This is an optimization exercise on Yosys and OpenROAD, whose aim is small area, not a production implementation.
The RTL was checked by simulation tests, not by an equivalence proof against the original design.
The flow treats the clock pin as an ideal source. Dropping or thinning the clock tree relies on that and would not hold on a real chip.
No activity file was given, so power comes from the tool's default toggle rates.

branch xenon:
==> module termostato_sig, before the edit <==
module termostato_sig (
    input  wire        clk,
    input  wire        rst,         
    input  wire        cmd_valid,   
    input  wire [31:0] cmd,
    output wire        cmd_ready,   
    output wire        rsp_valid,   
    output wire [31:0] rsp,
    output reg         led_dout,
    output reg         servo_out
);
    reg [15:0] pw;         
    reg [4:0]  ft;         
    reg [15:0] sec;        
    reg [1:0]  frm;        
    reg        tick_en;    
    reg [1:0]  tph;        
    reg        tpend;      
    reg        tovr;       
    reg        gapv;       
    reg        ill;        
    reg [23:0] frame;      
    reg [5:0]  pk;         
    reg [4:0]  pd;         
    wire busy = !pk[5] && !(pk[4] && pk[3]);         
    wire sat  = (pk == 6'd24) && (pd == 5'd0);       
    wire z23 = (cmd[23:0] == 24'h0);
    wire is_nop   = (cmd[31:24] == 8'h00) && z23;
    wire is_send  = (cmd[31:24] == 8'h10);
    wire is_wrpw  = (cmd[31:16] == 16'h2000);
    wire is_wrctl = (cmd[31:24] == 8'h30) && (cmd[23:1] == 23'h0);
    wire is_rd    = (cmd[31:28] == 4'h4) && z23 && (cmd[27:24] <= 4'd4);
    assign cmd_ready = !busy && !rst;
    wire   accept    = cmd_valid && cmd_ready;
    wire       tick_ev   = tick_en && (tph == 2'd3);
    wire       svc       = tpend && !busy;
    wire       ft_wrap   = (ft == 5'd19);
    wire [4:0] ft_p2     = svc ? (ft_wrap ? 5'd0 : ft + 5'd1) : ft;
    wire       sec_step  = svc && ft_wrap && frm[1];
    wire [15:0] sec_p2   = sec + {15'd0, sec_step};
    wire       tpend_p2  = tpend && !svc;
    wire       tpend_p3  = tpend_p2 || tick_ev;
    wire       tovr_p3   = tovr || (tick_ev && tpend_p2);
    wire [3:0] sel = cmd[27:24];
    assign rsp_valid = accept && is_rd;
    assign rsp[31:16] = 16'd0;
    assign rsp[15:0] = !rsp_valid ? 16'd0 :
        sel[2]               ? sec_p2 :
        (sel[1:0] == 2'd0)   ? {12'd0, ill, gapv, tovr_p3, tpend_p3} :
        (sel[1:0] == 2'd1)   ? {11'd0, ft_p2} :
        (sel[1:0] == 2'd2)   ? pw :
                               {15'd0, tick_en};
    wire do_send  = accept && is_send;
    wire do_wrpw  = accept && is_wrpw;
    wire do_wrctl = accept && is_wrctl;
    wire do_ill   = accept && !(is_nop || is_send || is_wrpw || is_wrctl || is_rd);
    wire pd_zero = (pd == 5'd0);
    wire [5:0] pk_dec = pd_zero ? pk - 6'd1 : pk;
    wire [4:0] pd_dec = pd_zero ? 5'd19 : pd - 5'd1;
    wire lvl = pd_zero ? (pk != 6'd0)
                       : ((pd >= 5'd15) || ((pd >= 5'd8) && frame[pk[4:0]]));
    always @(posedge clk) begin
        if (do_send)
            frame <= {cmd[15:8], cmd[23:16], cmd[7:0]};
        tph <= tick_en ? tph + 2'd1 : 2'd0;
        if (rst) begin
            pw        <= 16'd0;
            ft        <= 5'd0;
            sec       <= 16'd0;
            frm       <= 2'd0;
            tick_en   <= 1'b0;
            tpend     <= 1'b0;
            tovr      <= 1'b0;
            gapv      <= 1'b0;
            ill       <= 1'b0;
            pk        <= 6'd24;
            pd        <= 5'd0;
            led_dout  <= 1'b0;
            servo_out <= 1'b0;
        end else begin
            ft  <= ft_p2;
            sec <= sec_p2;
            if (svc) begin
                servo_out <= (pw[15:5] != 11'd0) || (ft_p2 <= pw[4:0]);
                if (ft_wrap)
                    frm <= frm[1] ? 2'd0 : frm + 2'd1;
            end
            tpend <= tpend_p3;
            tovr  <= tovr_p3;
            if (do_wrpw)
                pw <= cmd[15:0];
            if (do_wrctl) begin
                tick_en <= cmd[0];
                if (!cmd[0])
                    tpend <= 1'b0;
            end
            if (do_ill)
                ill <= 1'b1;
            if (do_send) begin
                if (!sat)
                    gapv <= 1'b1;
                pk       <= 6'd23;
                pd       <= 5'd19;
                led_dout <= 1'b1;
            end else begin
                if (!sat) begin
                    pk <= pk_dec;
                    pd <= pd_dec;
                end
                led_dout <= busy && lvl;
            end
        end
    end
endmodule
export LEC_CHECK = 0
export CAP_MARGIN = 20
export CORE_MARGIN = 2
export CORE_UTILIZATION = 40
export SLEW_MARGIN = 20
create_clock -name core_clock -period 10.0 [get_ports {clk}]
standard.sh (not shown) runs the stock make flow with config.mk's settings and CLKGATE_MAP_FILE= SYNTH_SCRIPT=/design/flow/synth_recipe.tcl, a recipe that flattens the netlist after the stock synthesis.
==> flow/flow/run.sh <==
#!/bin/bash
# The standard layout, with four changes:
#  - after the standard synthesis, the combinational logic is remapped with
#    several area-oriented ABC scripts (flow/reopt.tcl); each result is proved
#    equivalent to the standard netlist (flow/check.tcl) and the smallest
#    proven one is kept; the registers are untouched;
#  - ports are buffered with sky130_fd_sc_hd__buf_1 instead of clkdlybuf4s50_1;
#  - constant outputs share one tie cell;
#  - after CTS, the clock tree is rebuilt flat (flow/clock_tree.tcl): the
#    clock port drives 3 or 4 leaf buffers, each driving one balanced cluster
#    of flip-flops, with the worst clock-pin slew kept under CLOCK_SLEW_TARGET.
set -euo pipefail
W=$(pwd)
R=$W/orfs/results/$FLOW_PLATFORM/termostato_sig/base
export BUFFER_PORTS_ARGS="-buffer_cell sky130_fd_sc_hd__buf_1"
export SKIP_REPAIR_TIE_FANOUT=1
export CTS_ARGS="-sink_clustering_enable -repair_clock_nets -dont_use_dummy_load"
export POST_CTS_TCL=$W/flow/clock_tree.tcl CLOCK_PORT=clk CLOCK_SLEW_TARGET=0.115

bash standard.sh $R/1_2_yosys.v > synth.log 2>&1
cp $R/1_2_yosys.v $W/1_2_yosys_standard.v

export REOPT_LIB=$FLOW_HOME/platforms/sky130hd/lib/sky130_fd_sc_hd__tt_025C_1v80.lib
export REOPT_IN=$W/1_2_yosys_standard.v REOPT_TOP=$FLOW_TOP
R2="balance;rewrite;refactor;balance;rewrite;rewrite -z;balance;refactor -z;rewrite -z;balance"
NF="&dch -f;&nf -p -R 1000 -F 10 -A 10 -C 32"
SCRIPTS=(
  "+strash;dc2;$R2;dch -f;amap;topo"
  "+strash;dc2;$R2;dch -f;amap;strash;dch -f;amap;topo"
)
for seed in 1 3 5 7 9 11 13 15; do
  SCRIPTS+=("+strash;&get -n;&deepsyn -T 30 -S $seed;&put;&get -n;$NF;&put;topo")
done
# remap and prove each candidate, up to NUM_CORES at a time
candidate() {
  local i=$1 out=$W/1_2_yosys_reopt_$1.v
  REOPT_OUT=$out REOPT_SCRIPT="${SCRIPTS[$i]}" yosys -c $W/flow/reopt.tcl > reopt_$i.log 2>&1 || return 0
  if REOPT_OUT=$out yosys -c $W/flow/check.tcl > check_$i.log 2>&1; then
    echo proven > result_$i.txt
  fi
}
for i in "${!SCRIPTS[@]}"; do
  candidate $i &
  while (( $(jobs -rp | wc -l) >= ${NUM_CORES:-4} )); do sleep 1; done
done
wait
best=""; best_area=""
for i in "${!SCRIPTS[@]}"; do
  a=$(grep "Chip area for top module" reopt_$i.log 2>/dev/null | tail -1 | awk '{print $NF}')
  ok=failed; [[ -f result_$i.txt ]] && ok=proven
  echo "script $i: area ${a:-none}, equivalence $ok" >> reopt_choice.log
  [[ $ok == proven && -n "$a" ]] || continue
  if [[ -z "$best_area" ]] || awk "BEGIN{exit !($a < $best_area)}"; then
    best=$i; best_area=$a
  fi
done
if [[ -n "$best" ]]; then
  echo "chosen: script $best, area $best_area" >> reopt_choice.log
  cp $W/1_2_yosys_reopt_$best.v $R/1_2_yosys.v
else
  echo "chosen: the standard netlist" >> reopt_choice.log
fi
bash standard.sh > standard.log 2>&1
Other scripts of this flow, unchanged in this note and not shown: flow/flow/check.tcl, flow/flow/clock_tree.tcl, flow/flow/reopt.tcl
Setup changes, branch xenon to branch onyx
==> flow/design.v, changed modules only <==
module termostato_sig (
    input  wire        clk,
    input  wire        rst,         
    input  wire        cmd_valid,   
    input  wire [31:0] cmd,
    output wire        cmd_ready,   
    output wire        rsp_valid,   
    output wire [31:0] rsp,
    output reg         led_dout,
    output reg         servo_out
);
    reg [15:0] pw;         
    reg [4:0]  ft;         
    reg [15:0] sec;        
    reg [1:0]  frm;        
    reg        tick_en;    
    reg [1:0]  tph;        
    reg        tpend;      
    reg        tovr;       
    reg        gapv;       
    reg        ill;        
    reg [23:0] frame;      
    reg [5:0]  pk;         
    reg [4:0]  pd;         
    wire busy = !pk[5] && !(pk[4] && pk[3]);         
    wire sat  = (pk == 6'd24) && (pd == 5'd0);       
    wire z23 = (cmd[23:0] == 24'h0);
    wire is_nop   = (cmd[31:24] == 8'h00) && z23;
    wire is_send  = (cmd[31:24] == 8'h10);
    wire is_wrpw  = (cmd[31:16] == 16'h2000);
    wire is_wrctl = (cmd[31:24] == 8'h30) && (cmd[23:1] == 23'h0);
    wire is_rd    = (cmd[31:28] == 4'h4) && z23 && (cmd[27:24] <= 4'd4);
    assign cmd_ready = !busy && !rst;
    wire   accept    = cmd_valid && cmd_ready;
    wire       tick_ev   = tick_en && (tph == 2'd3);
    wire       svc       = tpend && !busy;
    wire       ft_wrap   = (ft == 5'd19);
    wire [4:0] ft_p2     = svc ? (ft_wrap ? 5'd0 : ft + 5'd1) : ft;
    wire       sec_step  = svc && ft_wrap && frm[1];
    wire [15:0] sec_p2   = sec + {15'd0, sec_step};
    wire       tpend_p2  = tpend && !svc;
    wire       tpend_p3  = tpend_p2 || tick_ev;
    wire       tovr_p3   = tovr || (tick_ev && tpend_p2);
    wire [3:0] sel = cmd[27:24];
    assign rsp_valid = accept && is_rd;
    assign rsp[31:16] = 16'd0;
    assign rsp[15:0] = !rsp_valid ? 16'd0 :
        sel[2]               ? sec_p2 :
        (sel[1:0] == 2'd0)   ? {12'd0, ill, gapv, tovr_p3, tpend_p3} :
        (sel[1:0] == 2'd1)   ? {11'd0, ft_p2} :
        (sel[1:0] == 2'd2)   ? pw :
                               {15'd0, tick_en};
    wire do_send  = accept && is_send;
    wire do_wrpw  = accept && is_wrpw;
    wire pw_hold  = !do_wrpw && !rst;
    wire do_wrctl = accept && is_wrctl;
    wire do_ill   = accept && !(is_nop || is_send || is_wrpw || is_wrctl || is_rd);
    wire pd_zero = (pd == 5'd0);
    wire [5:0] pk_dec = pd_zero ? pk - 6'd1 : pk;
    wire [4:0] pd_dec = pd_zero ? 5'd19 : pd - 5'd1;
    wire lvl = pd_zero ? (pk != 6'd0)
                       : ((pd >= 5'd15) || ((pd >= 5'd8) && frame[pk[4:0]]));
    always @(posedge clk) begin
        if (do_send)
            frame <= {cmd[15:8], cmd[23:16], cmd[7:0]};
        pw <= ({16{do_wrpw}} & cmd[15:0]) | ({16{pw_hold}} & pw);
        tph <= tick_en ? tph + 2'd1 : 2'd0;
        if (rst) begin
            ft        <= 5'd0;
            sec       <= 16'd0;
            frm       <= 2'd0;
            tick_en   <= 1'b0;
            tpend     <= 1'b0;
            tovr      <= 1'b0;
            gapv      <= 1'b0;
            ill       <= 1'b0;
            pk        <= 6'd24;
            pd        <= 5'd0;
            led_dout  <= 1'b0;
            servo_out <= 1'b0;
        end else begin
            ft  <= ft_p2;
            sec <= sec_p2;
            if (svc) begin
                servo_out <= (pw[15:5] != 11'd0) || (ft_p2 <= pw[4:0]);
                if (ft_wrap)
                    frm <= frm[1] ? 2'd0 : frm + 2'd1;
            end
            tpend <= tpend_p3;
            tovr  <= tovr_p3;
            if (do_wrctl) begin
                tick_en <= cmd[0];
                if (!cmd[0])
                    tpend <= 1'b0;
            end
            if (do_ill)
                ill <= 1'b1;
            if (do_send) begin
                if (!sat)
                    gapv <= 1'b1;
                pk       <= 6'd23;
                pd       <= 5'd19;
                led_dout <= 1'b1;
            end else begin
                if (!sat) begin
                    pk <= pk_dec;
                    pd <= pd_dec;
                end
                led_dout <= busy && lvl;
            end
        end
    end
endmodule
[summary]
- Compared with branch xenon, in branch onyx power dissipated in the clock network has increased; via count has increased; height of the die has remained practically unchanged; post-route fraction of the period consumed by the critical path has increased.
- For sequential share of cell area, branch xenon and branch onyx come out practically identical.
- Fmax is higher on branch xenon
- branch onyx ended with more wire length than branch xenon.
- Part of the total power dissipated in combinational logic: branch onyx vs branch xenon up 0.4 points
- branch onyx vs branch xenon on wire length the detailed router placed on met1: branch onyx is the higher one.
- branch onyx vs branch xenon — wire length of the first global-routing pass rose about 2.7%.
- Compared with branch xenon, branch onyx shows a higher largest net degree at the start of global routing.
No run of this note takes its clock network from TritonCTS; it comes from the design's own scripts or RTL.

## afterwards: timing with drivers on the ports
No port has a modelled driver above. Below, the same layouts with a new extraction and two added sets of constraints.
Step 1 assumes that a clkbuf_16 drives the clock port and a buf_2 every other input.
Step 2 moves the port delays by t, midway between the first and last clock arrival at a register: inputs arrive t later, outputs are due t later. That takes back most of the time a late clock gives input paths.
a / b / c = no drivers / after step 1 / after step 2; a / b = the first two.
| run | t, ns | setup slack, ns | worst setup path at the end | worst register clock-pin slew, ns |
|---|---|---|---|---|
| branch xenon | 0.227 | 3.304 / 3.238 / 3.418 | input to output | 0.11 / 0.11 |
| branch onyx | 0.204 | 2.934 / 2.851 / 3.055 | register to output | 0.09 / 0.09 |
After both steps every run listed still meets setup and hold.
★ ★ ★ ★ ★ ★ ★
_DIRECTIONS FOR THIS TASK_.
Would you show each line of the material above that contains the string "first"?

_TASK SOLUTION_.
- branch onyx vs branch xenon — wire length of the first global-routing pass rose about 2.7%.
Step 2 moves the port delays by t, midway between the first and last clock arrival at a register: inputs arrive t later, outputs are due t later. That takes back most of the time a late clock gives input paths.
a / b / c = no drivers / after step 1 / after step 2; a / b = the first two.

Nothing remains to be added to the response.